* [Assignment]:
The entries that follow include a run beginning at the line with "-- per-layer routing" and ending at the line with "Power is left"; restate that run word for word and leave the rest out.

-- Records for processing follows --

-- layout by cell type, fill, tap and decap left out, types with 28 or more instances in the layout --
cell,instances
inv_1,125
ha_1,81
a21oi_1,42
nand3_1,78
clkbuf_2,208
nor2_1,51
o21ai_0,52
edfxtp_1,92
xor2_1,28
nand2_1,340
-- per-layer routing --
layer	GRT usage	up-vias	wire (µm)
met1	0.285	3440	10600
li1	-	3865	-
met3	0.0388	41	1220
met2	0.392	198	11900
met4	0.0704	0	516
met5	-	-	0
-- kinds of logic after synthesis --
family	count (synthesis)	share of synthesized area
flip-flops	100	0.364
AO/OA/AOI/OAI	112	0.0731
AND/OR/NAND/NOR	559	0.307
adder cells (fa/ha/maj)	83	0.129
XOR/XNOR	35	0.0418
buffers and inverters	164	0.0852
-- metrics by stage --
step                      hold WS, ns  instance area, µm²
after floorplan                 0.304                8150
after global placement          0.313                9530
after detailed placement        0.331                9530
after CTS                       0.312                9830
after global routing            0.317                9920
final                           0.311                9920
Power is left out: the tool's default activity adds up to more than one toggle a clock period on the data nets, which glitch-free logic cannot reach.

-- Records for processing concluded --
-- Records for processing follows --

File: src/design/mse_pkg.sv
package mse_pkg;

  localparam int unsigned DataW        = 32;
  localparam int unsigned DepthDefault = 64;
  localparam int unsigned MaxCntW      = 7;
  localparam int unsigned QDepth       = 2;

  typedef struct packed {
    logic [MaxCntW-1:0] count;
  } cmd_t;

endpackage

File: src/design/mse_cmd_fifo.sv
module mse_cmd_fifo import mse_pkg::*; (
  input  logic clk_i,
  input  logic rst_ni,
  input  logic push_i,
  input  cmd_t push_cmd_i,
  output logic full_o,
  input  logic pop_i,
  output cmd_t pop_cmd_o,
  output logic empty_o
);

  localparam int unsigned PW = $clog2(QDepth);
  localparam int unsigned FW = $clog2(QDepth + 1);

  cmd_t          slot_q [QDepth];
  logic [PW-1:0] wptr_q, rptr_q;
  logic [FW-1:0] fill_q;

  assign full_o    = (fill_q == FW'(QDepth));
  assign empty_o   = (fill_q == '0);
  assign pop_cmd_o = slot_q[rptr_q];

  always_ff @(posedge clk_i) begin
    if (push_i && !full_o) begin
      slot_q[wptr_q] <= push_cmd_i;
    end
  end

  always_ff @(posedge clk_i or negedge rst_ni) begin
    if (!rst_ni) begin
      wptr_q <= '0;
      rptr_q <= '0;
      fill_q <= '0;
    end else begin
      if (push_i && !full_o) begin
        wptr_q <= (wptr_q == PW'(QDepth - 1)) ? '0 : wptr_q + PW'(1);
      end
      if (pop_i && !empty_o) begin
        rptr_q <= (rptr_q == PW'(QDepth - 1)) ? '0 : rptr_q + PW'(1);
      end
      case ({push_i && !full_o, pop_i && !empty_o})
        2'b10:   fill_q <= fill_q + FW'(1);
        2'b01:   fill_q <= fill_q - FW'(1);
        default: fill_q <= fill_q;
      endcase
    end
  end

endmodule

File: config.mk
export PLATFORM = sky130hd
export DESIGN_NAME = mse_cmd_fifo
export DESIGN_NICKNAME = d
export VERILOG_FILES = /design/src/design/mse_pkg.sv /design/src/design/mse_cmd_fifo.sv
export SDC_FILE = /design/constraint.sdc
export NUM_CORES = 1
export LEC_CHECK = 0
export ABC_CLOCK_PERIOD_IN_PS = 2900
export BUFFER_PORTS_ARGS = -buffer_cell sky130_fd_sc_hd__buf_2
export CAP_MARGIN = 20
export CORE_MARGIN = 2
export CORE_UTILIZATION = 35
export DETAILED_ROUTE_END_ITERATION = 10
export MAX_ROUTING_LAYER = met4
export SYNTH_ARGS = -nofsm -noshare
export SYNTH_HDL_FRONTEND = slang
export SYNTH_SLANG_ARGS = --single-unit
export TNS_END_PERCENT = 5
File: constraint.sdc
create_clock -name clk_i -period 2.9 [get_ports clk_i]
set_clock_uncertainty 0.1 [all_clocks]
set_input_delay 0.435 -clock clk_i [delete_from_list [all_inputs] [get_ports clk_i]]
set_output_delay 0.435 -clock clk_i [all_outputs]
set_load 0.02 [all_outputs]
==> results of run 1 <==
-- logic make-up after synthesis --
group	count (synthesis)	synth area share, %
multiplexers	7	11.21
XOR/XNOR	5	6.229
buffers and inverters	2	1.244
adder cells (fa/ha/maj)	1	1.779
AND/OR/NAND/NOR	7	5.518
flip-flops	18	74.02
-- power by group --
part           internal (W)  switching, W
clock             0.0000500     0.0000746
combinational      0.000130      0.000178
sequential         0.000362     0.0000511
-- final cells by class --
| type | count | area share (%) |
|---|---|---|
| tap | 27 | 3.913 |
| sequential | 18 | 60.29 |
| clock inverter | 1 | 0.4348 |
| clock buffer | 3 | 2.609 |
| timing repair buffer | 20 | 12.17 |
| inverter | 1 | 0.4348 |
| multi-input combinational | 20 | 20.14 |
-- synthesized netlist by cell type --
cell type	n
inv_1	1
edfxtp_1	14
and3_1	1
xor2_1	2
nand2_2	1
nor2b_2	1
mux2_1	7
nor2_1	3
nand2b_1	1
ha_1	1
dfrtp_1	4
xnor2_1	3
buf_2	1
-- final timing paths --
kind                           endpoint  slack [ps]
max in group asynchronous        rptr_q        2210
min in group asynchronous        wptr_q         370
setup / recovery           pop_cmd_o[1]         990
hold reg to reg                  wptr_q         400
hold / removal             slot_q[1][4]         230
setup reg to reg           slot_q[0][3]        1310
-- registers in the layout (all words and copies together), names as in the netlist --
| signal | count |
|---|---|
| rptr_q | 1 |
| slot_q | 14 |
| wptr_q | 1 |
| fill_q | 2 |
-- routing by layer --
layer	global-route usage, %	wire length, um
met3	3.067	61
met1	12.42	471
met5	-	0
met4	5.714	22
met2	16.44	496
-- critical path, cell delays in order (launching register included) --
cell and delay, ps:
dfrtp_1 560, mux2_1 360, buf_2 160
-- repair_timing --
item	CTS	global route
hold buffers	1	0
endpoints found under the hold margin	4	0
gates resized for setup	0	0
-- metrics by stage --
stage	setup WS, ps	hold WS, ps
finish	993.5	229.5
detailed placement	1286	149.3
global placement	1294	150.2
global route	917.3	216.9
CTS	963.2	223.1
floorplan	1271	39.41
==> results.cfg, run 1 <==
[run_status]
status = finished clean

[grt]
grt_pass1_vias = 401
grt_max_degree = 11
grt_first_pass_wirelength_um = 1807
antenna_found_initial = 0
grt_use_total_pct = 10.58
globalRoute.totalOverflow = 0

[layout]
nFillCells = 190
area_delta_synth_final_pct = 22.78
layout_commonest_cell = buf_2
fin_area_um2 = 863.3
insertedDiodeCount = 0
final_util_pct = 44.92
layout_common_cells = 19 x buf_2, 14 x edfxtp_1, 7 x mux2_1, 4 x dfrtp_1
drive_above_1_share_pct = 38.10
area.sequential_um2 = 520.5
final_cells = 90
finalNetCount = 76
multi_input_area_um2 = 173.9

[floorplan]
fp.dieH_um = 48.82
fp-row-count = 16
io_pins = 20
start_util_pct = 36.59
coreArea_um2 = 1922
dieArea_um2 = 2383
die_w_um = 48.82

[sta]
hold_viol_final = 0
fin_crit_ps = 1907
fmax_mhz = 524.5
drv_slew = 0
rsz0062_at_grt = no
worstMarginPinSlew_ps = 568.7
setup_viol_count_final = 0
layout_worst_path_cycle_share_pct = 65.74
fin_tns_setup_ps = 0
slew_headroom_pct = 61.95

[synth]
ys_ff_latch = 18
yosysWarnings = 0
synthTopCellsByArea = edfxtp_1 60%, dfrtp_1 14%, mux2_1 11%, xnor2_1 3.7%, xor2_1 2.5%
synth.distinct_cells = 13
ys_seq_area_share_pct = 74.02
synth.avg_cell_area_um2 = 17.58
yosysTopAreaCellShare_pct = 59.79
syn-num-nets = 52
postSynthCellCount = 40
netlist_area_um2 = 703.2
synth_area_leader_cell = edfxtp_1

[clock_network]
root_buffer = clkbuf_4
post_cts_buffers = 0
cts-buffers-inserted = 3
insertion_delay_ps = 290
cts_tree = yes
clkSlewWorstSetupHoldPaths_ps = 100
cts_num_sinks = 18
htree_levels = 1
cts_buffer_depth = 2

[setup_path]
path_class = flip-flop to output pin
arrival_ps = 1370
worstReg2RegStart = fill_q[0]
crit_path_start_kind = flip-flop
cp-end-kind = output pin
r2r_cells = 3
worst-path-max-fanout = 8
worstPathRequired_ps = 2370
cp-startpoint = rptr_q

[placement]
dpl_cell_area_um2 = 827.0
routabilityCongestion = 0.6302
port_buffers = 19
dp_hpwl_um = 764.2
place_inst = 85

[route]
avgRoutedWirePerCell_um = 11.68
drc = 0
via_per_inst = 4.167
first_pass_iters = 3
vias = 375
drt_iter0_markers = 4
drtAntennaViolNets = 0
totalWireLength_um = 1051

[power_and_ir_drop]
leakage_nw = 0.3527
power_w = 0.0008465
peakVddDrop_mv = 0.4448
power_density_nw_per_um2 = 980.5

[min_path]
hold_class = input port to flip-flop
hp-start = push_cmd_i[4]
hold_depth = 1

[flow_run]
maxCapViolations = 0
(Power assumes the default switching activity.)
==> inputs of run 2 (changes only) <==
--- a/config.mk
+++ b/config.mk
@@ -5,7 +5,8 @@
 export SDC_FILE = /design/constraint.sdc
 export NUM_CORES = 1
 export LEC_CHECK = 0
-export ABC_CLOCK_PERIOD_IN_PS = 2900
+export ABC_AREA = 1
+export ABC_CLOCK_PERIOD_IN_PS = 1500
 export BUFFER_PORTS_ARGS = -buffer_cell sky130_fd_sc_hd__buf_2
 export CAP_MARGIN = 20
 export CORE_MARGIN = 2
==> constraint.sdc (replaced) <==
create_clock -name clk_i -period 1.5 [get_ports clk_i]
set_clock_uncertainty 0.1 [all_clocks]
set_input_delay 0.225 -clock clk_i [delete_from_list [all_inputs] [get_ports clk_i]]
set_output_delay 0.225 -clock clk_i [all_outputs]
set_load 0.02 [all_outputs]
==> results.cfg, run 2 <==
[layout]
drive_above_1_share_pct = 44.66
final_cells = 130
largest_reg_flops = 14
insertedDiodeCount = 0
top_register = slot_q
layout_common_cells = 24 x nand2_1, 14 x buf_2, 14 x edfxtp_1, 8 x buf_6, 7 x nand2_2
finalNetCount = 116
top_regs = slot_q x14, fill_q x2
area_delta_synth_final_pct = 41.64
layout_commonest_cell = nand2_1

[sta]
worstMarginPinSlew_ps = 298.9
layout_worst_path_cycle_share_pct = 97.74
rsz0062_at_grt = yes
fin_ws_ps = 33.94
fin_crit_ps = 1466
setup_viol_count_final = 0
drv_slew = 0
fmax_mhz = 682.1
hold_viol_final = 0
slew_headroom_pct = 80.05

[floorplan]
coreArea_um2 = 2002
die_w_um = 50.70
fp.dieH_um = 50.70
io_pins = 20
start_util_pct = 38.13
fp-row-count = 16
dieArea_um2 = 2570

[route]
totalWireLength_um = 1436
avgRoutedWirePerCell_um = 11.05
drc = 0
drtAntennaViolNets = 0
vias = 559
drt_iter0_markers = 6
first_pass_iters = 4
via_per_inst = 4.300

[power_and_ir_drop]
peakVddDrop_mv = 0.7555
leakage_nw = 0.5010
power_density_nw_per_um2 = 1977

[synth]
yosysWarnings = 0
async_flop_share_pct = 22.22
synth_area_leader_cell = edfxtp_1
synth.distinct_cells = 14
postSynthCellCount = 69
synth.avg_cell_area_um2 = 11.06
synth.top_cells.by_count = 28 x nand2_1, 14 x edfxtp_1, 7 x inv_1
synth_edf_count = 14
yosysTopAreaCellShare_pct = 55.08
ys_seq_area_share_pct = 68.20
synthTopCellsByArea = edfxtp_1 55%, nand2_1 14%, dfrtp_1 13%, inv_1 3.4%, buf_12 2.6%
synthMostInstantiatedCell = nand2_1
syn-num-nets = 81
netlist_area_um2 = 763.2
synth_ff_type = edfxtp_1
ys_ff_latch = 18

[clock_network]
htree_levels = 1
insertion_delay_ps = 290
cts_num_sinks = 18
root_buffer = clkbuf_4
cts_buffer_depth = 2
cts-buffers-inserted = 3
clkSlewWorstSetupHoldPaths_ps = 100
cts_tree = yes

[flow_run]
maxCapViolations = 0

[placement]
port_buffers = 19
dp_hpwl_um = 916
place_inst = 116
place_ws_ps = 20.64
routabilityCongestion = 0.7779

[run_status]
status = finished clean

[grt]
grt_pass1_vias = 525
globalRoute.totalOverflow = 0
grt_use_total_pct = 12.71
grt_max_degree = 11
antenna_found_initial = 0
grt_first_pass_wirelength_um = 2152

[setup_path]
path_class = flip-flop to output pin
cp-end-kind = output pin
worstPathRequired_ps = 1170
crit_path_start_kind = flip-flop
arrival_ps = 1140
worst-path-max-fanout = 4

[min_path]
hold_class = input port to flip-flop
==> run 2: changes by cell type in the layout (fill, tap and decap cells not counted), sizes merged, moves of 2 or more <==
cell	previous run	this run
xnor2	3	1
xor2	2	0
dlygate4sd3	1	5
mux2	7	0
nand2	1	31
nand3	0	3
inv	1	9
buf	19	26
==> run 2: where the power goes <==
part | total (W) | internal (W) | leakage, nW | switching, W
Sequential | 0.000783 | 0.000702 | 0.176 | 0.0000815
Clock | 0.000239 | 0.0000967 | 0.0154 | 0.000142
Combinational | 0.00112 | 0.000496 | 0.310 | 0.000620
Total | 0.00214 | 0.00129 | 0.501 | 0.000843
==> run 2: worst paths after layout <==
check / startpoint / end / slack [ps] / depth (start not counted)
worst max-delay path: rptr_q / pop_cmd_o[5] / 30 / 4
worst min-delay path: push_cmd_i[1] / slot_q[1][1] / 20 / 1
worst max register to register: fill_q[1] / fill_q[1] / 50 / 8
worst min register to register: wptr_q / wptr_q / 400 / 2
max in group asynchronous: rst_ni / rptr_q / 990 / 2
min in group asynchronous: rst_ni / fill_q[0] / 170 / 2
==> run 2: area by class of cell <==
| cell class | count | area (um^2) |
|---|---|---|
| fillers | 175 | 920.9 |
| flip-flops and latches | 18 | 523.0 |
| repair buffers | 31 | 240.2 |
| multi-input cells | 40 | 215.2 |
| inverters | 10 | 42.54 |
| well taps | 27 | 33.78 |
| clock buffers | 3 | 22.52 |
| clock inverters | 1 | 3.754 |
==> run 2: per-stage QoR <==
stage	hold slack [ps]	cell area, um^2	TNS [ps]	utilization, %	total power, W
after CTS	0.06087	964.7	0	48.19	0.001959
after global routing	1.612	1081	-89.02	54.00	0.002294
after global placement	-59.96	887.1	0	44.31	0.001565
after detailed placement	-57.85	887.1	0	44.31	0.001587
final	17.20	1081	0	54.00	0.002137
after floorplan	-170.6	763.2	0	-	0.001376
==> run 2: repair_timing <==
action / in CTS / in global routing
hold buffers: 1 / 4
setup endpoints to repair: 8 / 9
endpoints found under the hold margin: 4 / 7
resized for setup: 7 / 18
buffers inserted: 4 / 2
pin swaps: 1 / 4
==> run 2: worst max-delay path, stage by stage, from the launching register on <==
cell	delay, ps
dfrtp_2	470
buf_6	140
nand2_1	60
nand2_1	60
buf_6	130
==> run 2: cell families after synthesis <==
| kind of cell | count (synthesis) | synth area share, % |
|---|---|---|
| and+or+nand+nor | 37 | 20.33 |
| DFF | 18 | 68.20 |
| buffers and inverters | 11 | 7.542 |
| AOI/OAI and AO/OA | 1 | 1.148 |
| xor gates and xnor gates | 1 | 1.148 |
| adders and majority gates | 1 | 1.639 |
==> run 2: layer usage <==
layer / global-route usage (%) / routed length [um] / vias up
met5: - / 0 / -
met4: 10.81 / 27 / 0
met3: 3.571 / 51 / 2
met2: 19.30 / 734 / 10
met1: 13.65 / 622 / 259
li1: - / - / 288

-- Records for processing concluded --

* [Exercise result]:
-- per-layer routing --
layer	GRT usage	up-vias	wire (µm)
met1	0.285	3440	10600
li1	-	3865	-
met3	0.0388	41	1220
met2	0.392	198	11900
met4	0.0704	0	516
met5	-	-	0
-- kinds of logic after synthesis --
family	count (synthesis)	share of synthesized area
flip-flops	100	0.364
AO/OA/AOI/OAI	112	0.0731
AND/OR/NAND/NOR	559	0.307
adder cells (fa/ha/maj)	83	0.129
XOR/XNOR	35	0.0418
buffers and inverters	164	0.0852
-- metrics by stage --
step                      hold WS, ns  instance area, µm²
after floorplan                 0.304                8150
after global placement          0.313                9530
after detailed placement        0.331                9530
after CTS                       0.312                9830
after global routing            0.317                9920
final                           0.311                9920
Power is left out: the tool's default activity adds up to more than one toggle a clock period on the data nets, which glitch-free logic cannot reach.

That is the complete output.